The viscoelastic damping medium, the one or more viscoelastic damping medium precursors, or the viscoelastic damping medium formed on curing the one or more viscoelastic damping medium precursors, may comprise one or more polyurethanes, for example, one or more branched polyurethanes. The viscoelastic damping medium, the one or more viscoelastic damping medium precursors, or the viscoelastic damping medium formed on curing the one or more viscoelastic damping medium precursors, may comprise a liquid crystal elastomer, for example, liquid crystal polysiloxane (i.e. liquid crystal silicone). The viscoelastic damping medium, the one or more viscoelastic damping medium precursors, or the viscoelastic damping medium formed on curing the one or more viscoelastic damping medium precursors, may comprise one or more polyesters, polyamides, or polyacrylates.
The one or more viscoelastic damping medium precursors may comprise one or more resins, for example, one or more epoxy resins, and optionally one or more hardeners, such as an amine hardener. For example, the one or more viscoelastic damping medium precursors may comprise bisphenol A-epichlorohydrin resin (i.e. bisphenol A-diglycidyl ether resin), optionally in combination with branched polyurethane and/or an amine hardener.

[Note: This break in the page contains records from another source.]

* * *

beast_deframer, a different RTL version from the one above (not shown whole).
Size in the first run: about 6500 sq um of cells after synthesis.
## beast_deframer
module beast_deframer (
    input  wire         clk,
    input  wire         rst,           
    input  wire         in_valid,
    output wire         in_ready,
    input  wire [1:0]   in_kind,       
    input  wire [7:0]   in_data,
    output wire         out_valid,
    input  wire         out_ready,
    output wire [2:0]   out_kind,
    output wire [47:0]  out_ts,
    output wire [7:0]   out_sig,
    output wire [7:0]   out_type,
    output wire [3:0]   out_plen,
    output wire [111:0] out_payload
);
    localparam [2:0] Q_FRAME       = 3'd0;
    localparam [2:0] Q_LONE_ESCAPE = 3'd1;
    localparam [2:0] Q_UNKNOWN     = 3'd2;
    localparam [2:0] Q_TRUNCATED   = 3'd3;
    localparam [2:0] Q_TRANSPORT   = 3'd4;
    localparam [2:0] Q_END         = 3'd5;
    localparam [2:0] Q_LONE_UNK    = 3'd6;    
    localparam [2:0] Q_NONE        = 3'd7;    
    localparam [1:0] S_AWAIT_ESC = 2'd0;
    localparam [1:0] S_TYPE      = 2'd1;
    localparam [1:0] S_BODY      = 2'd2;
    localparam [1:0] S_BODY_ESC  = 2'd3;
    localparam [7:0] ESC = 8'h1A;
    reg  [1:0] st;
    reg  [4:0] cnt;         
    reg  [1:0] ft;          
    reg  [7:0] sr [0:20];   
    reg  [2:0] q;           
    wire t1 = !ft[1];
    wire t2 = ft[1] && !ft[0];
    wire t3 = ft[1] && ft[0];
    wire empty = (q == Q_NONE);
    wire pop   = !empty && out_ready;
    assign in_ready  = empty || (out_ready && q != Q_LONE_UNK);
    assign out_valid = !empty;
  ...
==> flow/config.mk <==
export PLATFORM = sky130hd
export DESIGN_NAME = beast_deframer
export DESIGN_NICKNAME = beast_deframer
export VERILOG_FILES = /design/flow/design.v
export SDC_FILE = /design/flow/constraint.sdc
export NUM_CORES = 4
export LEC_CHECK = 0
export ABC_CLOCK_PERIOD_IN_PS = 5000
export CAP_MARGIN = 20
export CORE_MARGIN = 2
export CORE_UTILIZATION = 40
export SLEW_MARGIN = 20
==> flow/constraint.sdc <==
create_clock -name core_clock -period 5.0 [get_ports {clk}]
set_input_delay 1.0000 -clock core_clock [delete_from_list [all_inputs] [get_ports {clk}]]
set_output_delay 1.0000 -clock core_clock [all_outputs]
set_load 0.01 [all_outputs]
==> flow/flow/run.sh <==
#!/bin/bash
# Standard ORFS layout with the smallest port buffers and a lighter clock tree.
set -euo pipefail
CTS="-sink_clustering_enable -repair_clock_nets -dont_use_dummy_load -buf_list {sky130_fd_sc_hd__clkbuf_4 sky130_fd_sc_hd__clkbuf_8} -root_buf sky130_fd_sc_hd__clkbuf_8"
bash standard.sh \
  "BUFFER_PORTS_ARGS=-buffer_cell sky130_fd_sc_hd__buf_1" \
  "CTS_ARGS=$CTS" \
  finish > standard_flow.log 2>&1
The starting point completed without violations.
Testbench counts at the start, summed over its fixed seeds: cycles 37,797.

The one or more viscoelastic damping medium precursors may comprise one or more components which react (for example, on curing) to form a polyurethane. For example, the one or more viscoelastic damping medium precursors may comprise one or more linear or branched polyols and a polyisocyanate which react to form a polyurethane.
An example polyurethane-based viscoelastic damping medium is Sorbothane® which is available from Sorbothane, Inc.
The insulating medium or one or more insulating medium precursors may comprise a thermally insulating filler, such as thermally insulating fibres and/or a thermally insulating powder. The insulating medium or one or more insulating medium precursors may comprise one or more thermally insulating minerals, such as one or more thermally insulating mineral fillers. The insulating medium or one or more insulating medium precursors may comprise one or more of the following: silicon-containing minerals, for example one or more phyllosilicates such as vermiculite, mica, talc or chlorite, or diatomaceous earth or wollastonite; calcium carbonate (i.e. chalk), such as ground calcium carbonate or precipitated calcium carbonate; alumina; perlite, for example expanded perlite; glass, for example expanded glass; pumice. The thermally insulating filler may be suspended in a carrier liquid, for example, in the form of a paste or slurry.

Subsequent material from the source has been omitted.